会話の内容やニコルの幼さに、護衛は危険が無いと判断したのだろう。
「ニコル、あんた無謀すぎるわよ!!まさかアメリアに来るなんて………」
護衛の兵がいなくなるなり、アーシィはニコルに詰め寄る。
「サナリィのリガ・ミリティア基地近くまで、ゲルダさんに会いに来るアーシィさんも、随分と無謀だと思ったぜ!!けど、アーシィさんだってて、オレを敵だけど敵じゃないって思ってくれたんだろ??だから、あの時、ザンスカールのパイロットって名乗ってくれたって信じてんだけど」
ニコルの言葉に、アーシィから険しい表情が消えた。
「まぁ………そうね。ん??幼なじみって、あの時にいた女の子??確かマイさんって言ったっけ??彼女じゃないの??」
アーシィは、始めてニコルに会った日を思い出す。
「おいおい!!なんで彼女とかって話になるんだよ!!本当に幼なじみだよ!!マイには好きな人いるし………」
喋るニコルの視線に、睨むケイトの姿が映る。
敵国の真っ只中で、超有名人の…………ザンスカール帝国からしたら、敵国のエースパイロットのレジア・アグナールの名前なんて出したら、速効で捕まるぞ…………そんな事を訴えている目だ…………

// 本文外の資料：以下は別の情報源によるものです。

<file path="src/rtl/irqc_pkg.sv">
package irqc_pkg;

    // data byte width of the core
    localparam int DATA_W = 8;

    // maskable interrupt mode codes, as written by the mode-select command
    typedef enum logic [1:0] {
        IM_OPC = 2'd0,   // opcode supplied by the device
        IM_FIX = 2'd1,   // fixed restart address
        IM_VEC = 2'd2    // vector table entry
    } im_e;

endpackage

</file>
<file path="src/rtl/irqc_rst_len.sv">
module irqc_rst_len #(
    parameter int MIN_LOW = 3
) (
    input  logic clk_i,
    input  logic reset_n_i,
    output logic done_o
);
    localparam int CW = $clog2(MIN_LOW + 1);
    localparam logic [CW-1:0] CMAX = CW'(MIN_LOW);

    typedef struct packed {
        logic          low;   // previous sample was low
        logic [CW-1:0] cnt;   // length of current low run, saturating
        logic          done;
    } st_t;

    st_t s_d, s_q;

    always_comb begin
        s_d     = s_q;
        s_d.low = ~reset_n_i;
        if (!reset_n_i) begin
            s_d.done = 1'b0;
            if (!s_q.low)
                s_d.cnt = CW'(1);
            else if (s_q.cnt != CMAX)
                s_d.cnt = s_q.cnt + CW'(1);
        end else if (s_q.low && s_q.cnt == CMAX) begin
            s_d.done = 1'b1;
        end
    end

    always_ff @(posedge clk_i) s_q <= s_d;

    assign done_o = s_q.done;
endmodule

</file>
<file path="src/rtl/irqc_nmi_latch.sv">
module irqc_nmi_latch (
    input  logic clk_i,
    input  logic clr_i,
    input  logic nmi_n_i,
    input  logic svc_i,
    output logic pend_o
);
    typedef struct packed {
        logic prev;
        logic pend;
    } st_t;

    st_t  s_d, s_q;
    logic fall;

    always_comb begin
        fall     = s_q.prev & ~nmi_n_i;
        s_d.prev = nmi_n_i;
        s_d.pend = fall | (s_q.pend & ~svc_i);
        if (clr_i) s_d.pend = 1'b0;
    end

    always_ff @(posedge clk_i) s_q <= s_d;

    assign pend_o = s_q.pend;
endmodule

</file>
<file path="src/rtl/irqc_arb.sv">
module irqc_arb
    import irqc_pkg::*;
#(
    parameter int DW = DATA_W,
    parameter logic [2*DW-1:0] NMI_VEC = 16'h0066,
    parameter logic [2*DW-1:0] FIX_VEC = 16'h0038
) (
    input  logic          clk_i,
    input  logic          rst_act_i,
    input  logic          ready_i,
    input  logic          int_n_i,
    input  logic          busreq_n_i,
    input  logic          instr_end_i,
    input  logic          mcyc_end_i,
    input  logic          ei_i,
    input  logic          di_i,
    input  logic          im_wr_i,
    input  logic [1:0]    im_code_i,
    input  logic [DW-1:0] ireg_i,
    input  logic [DW-1:0] ack_i,
    input  logic          nmi_pend_i,
    output logic          nmi_svc_o,
    output logic          take_o,
    output logic          take_nmi_o,
    output logic          take_opc_o,
    output logic [2*DW-1:0] tgt_o,
    output logic          ie_o,
    output logic          grant_o
);
    localparam int AW = 2 * DW;

    typedef struct packed {
        logic          ie;
        im_e           mode;
        logic          grant;
        logic          take;
        logic          nmi;
        logic          opc;
        logic [AW-1:0] tgt;
    } st_t;

    st_t  s_d, s_q;
    logic bus_win, at_end, take_nmi, take_int;

    always_comb begin
        s_d      = s_q;
        s_d.take = 1'b0;
        s_d.nmi  = 1'b0;
        s_d.opc  = 1'b0;

        // bus request outranks both interrupts and is seen at machine-cycle ends
        bus_win   = ready_i & mcyc_end_i & ~busreq_n_i;
        s_d.grant = ready_i & ~busreq_n_i & (s_q.grant | mcyc_end_i);

        at_end   = ready_i & ~s_q.grant & instr_end_i & ~bus_win;
        take_nmi = at_end & nmi_pend_i;
        take_int = at_end & ~nmi_pend_i & ~int_n_i & s_q.ie;

        if (ready_i && im_wr_i) begin
            case (im_code_i)
                2'd0:    s_d.mode = IM_OPC;
                2'd1:    s_d.mode = IM_FIX;
                2'd2:    s_d.mode = IM_VEC;
                default: s_d.mode = s_q.mode;
            endcase
        end

        if (ready_i && ei_i) s_d.ie = 1'b1;
        if (ready_i && di_i) s_d.ie = 1'b0;

        if (take_nmi) begin
            s_d.take = 1'b1;
            s_d.nmi  = 1'b1;
            s_d.ie   = 1'b0;
            s_d.tgt  = NMI_VEC;
        end else if (take_int) begin
            s_d.take = 1'b1;
            s_d.ie   = 1'b0;
            case (s_q.mode)
                IM_OPC: begin
                    s_d.opc = 1'b1;
                    s_d.tgt = {{DW{1'b0}}, ack_i};
                end
                IM_VEC:  s_d.tgt = {ireg_i, ack_i};
                default: s_d.tgt = FIX_VEC;
            endcase
        end

        if (rst_act_i) begin
            s_d      = '0;
            s_d.mode = IM_OPC;
        end
    end

    always_ff @(posedge clk_i) s_q <= s_d;

    assign nmi_svc_o  = take_nmi;
    assign take_o     = s_q.take;
    assign take_nmi_o = s_q.nmi;
    assign take_opc_o = s_q.opc;
    assign tgt_o      = s_q.tgt;
    assign ie_o       = s_q.ie;
    assign grant_o    = s_q.grant;
endmodule

</file>
<file path="src/rtl/irq_rst_ctrl.sv">
module irq_rst_ctrl
    import irqc_pkg::*;
#(
    parameter int DW      = DATA_W,
    parameter int MIN_RST = 3,
    parameter logic [2*DW-1:0] NMI_VEC = 16'h0066,
    parameter logic [2*DW-1:0] FIX_VEC = 16'h0038
) (
    input  logic            clk_i,
    input  logic            reset_n_i,
    input  logic            int_n_i,
    input  logic            busreq_n_i,
    input  logic            nmi_n_i,
    input  logic            instr_end_i,
    input  logic            mcyc_end_i,
    input  logic            ei_i,
    input  logic            di_i,
    input  logic            im_wr_i,
    input  logic [1:0]      im_code_i,
    input  logic [DW-1:0]   ireg_i,
    input  logic [DW-1:0]   ack_data_i,
    output logic            take_o,
    output logic            take_nmi_o,
    output logic            take_opc_o,
    output logic [2*DW-1:0] target_o,
    output logic            ie_o,
    output logic            bus_grant_o,
    output logic            rst_done_o
);
    logic rst_act, ready, nmi_pend, nmi_svc;

    assign rst_act = ~reset_n_i;

    irqc_rst_len #(.MIN_LOW(MIN_RST)) u_len (
        .clk_i     (clk_i),
        .reset_n_i (reset_n_i),
        .done_o    (ready)
    );

    irqc_nmi_latch u_nmi (
        .clk_i   (clk_i),
        .clr_i   (rst_act),
        .nmi_n_i (nmi_n_i),
        .svc_i   (nmi_svc),
        .pend_o  (nmi_pend)
    );

    irqc_arb #(.DW(DW), .NMI_VEC(NMI_VEC), .FIX_VEC(FIX_VEC)) u_arb (
        .clk_i       (clk_i),
        .rst_act_i   (rst_act),
        .ready_i     (ready),
        .int_n_i     (int_n_i),
        .busreq_n_i  (busreq_n_i),
        .instr_end_i (instr_end_i),
        .mcyc_end_i  (mcyc_end_i),
        .ei_i        (ei_i),
        .di_i        (di_i),
        .im_wr_i     (im_wr_i),
        .im_code_i   (im_code_i),
        .ireg_i      (ireg_i),
        .ack_i       (ack_data_i),
        .nmi_pend_i  (nmi_pend),
        .nmi_svc_o   (nmi_svc),
        .take_o      (take_o),
        .take_nmi_o  (take_nmi_o),
        .take_opc_o  (take_opc_o),
        .tgt_o       (target_o),
        .ie_o        (ie_o),
        .grant_o     (bus_grant_o)
    );

    assign rst_done_o = ready;
endmodule

</file>
<file path="config.mk">
export PLATFORM = sky130hd
export DESIGN_NAME = irq_rst_ctrl
export DESIGN_NICKNAME = d
export VERILOG_FILES = /design/src/rtl/irqc_pkg.sv /design/src/rtl/irqc_rst_len.sv /design/src/rtl/irqc_nmi_latch.sv /design/src/rtl/irqc_arb.sv /design/src/rtl/irq_rst_ctrl.sv
export SDC_FILE = /design/constraint.sdc
export NUM_CORES = 1
export LEC_CHECK = 0
export BUFFER_PORTS_ARGS = -buffer_cell sky130_fd_sc_hd__buf_2
export CORE_MARGIN = 10
export CORE_UTILIZATION = 42
export DETAILED_ROUTE_END_ITERATION = 7
export PLACE_DENSITY = 0.73
export SYNTH_ARGS = -nofsm -noshare
export SYNTH_HDL_FRONTEND = slang
export SYNTH_SLANG_ARGS = --single-unit
</file>
<file path="constraint.sdc">
create_clock -name clk_i -period 1.41 [get_ports clk_i]
set_clock_uncertainty 0.05 [all_clocks]
set_input_delay 0.282 -clock clk_i [delete_from_list [all_inputs] [get_ports clk_i]]
set_output_delay 0.282 -clock clk_i [all_outputs]
set_load 0.1 [all_outputs]
</file>
* Word-level counts from Yosys, hierarchy flattened
Cells that the tools add are included.
** Word-level totals
- Flip-flop bits (word level) :: 29
- Input bits :: 28
- Output and inout bits :: 22
- Word-level logic and storage cells :: 66
** Cells by class
- Add/sub/neg operators :: 1
- Eq/ne operators :: 6
- Mux-type cells :: 9
- Bitwise gates (word level) :: 24
- Reduce and logical (&&, ||, !) cells :: 13
** Operator list (count)
- 16-bit case mux with 2 select lines :: 1
- 7-bit 2-to-1 mux :: 2
- 1-bit AND :: 13
- 1-bit NOT :: 9
- 2-bit equality test, second input constant :: 3
- 2-bit case mux with 3 select lines :: 1
- 1-bit logical AND :: 4
- 2-bit logical NOT :: 2
- 1-bit 2-to-1 mux :: 4
- 2-bit != test, second input constant :: 2
- 2-bit AND reduction :: 2
- 4-bit OR reduction :: 1
- 3-bit nonzero test :: 1
- 3-bit OR reduction :: 1
- 2-bit by 1-bit adder with 2-bit output, second input constant :: 1
- 2-bit by 1-bit equality test with 1-bit output, second input constant :: 1
- 2-bit 2-to-1 mux :: 1
- 1-bit OR :: 2
- 2-bit nonzero test :: 1
- 2-bit OR reduction :: 1

* Depth between registers and ports, before layout
- Depth in word-level cells :: 9
- Mapped depth :: 5

* Cells and area by module
From an unflattened synthesis, not the netlist that was laid out.
** Second synthesis, totals
- Cells, all modules :: 135
- Area total of the unflattened synthesis :: 1226.2 sq um
** Modules (own cells, without submodules)
- irqc_arb :: instances 1, cells an instance 118, area an instance 1019.7 sq um, seq. area each 460.4 sq um
- irqc_rst_len :: instances 1, cells an instance 11, area an instance 141.4 sq um, seq. area each 100.1 sq um
- irqc_nmi_latch :: instances 1, cells an instance 5, area an instance 61.3 sq um, seq. area each 40.0 sq um
- irq_rst_ctrl :: instances 1, cells an instance 1, area an instance 3.8 sq um, seq. area each 0.0 sq um

* Worst setup path before layout
Ideal clock, no wire load.
- Path kind :: register to register
- Start :: register u_arb.s_q (netlist bit u_arb.ie_o)
- End :: register u_arb.s_q (netlist bit u_arb.tgt_o[1])
- Library setup time :: 119 ps
- Arrival time :: 2096 ps
- Required time :: 1241 ps
- Setup slack :: -855 ps
- Stages on the path, launching flop included :: 5
- Buffers on the path :: 1
- Clock period less this slack :: 2265 ps
- Cells stage by stage :: dfxtp_1 or3b_4 or3_1 buf_2 o221a_2
** Between the ends
- Cells in the longest elaborated chain, start to end :: 2
** Ends and longest elaborated chain
- start: declaration :: RTL line irqc_arb.sv:42 : st_t s_d, s_q;
- start signal: assignment :: RTL line irqc_arb.sv:95 : always_ff @(posedge clk_i) s_q <= s_d;
- 1-bit AND :: RTL line irqc_arb.sv:57 : take_int = at_end & ~nmi_pend_i & ~int_n_i & s_q.ie;
- 2-bit nonzero test (no line)
Every way passes these cells.
A chain may end at the register's enable or synchronous reset.

* Final worst setup path
- Start :: register u_arb.s_q (netlist bit u_arb.ie_o)
- End :: register u_arb.s_q (netlist bit u_arb.tgt_o[3])
** Between the ends
- Cells in the longest elaborated chain, start to end :: 1
** Ends and longest elaborated chain (RTL line)
- 1-bit AND :: irqc_arb.sv:57
Every way passes these cells.

==> flow_metrics.tcl <==
set metrics [dict create \
    worst_skew_pair.late_latency_ns 0.32 \
    finalCritPeriodShare 1.10 \
    post-dp-hpwl_mm 2.36 \
    diodes 0 \
    ios 50 \
    grt_overflow 0 \
    hold_viol_final 0 \
    syn_nets 138 \
    ir_drop_mv 0.626 \
    cts_root_buffer "clkbuf_4" \
    drive_gt1_frac 0.563 \
    cp-start-kind "register" \
    place.gp.congestion 0.800 \
    synthCells 109 \
    cp_max_fo 7 \
    start_util 0.435 \
    cts_buffer_depth 2 \
    critical_path_class "register to register" \
    crit_chain "or3b_4, or3_4, o32ai_2" \
    reg2reg_slack_ns -0.14 \
    cts_sinks 29 \
    power.total_mw 1.51 \
    violations "negative setup slack" \
    grt_pass1_wl_mm 5.22 \
    worstSetupEndpointType "register" \
    syn_avg_cell_area_um2 10.9 \
    core_area_um2 2730 \
    path_depth 3 \
    cts_buffers 5 \
    die-area_um2 5360 \
    fin_crit_ns 1.55 \
    rows 19 \
    setup_slack_ns -0.141 \
    route.detailed.drc 0 \
    routed_wl_mm 3.35 \
    maxCapViolCount 0 \
    grt_max_degree 19 \
    reg2regPathDepth 3 \
    fillers 216 \
    firstDrtPassIters 4 \
    synth_seq_area_share 0.505 \
    critical-path-top-delay-family "simple AND/OR/NAND/NOR gates" \
    yosys.area_share.simple 0.150 \
    synthTopCellsByArea "dfxtp_1 45%, buf_4 10%, a32o_1 8.4%" \
    yosys_most_used_dff "dfxtp_1" \
    cts_tree "done" \
    final_util 0.641 \
    placed_cell_area_um2 1520 \
    synth_top_family_by_area "compound AO/OA/AOI/OAI gates" \
    syn_area_um2 1190 \
    status "complete, but fails checks" \
    hold_ws_ns 0.0277 \
    dieWidth_um 73.2 \
    slowest_delay_ns 0.41 \
    port_buffers 49 \
    synth-compound-area-share 0.209 \
    grtUsageTotal 0.127 \
    synth-edff-count 2 \
    yosysWarnings 0 \
    dr_total_vias 1018 \
    muxShareOfSynthArea 0 \
    cpMaxStageDelayCell "or3_4" \
    min_path_cells 1 \
    rsz0062_at_grt "yes" \
    arrival_ns 1.74 \
    crit_required_ns 1.60 \
    syn2layout_area_growth_pct 47.2 \
    yosys.cell_types.count 30 \
    synthAdderAreaFrac 0.0105 \
    vias_per_cell 5.39 \
    drtAntennaViolNets 0 \
    drtIter0Drc 62 \
    final_nets 186 \
    synth_area_leader_cell "dfxtp_1" \
    ys_seq_elements 29 \
    post-place-ws_ns -0.227 \
    async_reset_ff_frac 0 \
    slew_headroom 0.756 \
    synth_xor_area_frac 0 \
    htreeDepth 2 \
    fp.dieH_um 73.2 \
    finalSetupViolations 17 \
    leakage_nw 0.752 \
    hp-class "input port to register" \
    grt_pass1_vias 1090 \
    wl_per_cell_um 17.7 \
    stdcell_area_um2 1750 \
    powerDensity_nw_per_um2 863 \
    synth_top_area_frac 0.454 \
    worstMarginPinSlew_ns 0.356 \
    antenna_found_initial 0 \
    drv_slew 0 \
    clkTransAtPathRegs_ns 0.08 \
    crit_buf_inv 0 \
    clock.fmax_ghz 0.645 \
]
-- synth_stat cells (3+ instances only) --
library cell   n
dfxtp_1       27
buf_4         16
a32o_1        10
nor2_1         6
o221a_2        6
nand2_1        5
a21oi_1        4
nor2b_1        4
clkbuf_1       3
-- flip-flops by register name (all words and copies together) (netlist names) --
signal            count
u_arb.take_opc_o      1
u_len.s_q             3
u_arb.grant_o         1
u_arb.take_o          1
u_arb.s_q             2
u_nmi.pend_o          1
u_arb.ie_o            1
u_arb.tgt_o          16
u_len.done_o          1
u_nmi.s_q             1
u_arb.take_nmi_o      1
-- layout make-up --
class                   count  area [um2]  share of cell area
flip-flops and latches     29         613               0.350
multi-input cells          58         563               0.321
repair buffers             61         480               0.274
clock buffers               8        48.8              0.0279
well taps                  31        38.8              0.0221
inverters                   2        7.51             0.00429
-- cell families (layout without fill, tap and decap cells) --
group,count (synthesis),in the layout
AO/OA/AOI/OAI,27,28
adder cells (fa/ha/maj),1,1
buffers and inverters,23,71
flip-flops,29,29
AND/OR/NAND/NOR,29,29
-- final timing paths --
kind	startpoint	endpoint
max	u_arb.ie_o$_SDFFE_PP0P_	u_arb.tgt_o[3]$_SDFFE_PP0P_
min	nmi_n_i	u_nmi.s_q[1]$_DFF_P_
max reg2reg	u_arb.ie_o$_SDFFE_PP0P_	u_arb.tgt_o[3]$_SDFFE_PP0P_
min reg2reg	u_nmi.s_q[1]$_DFF_P_	u_nmi.pend_o$_SDFF_PN0_
-- power breakdown --
part | leakage, nW | switching (mW) | internal (mW)
registers | 0.240 | 0.0120 | 0.841
logic | 0.485 | 0.116 | 0.0832
clock network | 0.0265 | 0.260 | 0.198
-- cell usage in the layout, fill, tap and decap left out, types with 4 or more instances in the layout --
cell and n:
clkbuf_4 7, nor2_1 6, buf_12 6, buf_2 27, nor2b_1 4, o221a_4 4
dfxtp_1 23, nand2_1 5, a32o_1 10, a21oi_1 4, buf_6 4, buf_4 22
-- metrics by stage --
step,std cells,setup TNS [ns]
after floorplan,109,-4.45
after global placement,177,-2.44
after detailed placement,177,-3.04
after CTS,189,-1.20
after global routing,189,-1.96
final,189,-1.37
-- timing repair --
action	in CTS	in global routing
resized for setup	32	4
buffers inserted	3	0
cloned	1	0
pin swaps	7	4
setup endpoints to repair	32	21
hold buffers	0	0
-- per-layer routing --
| layer | track usage | up-vias | part of all wire |
|---|---|---|---|
| li1 | - | 494 | - |
| met1 | 0.132 | 481 | 0.37 |
| met2 | 0.196 | 36 | 0.50 |
| met3 | 0.0707 | 7 | 0.11 |
| met4 | 0.0738 | 0 | 0.024 |
| met5 | 0 | - | 0 |
Power figures use the tool's default switching activity.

「いや、だから、オレの友人の彼女なんだよねー。その友人からも、必ず見つけて来てって言われてるんだ!!」
「そう…………やっぱり、あの娘がいなくなったのね…………なんとか見つけてあげたいけど…………」
タシロ艦隊に見つかってたら、厄介だな…………
言葉にはしなかったが、アーシィは心の中で自分の隊が見つけている事を強く願っていた。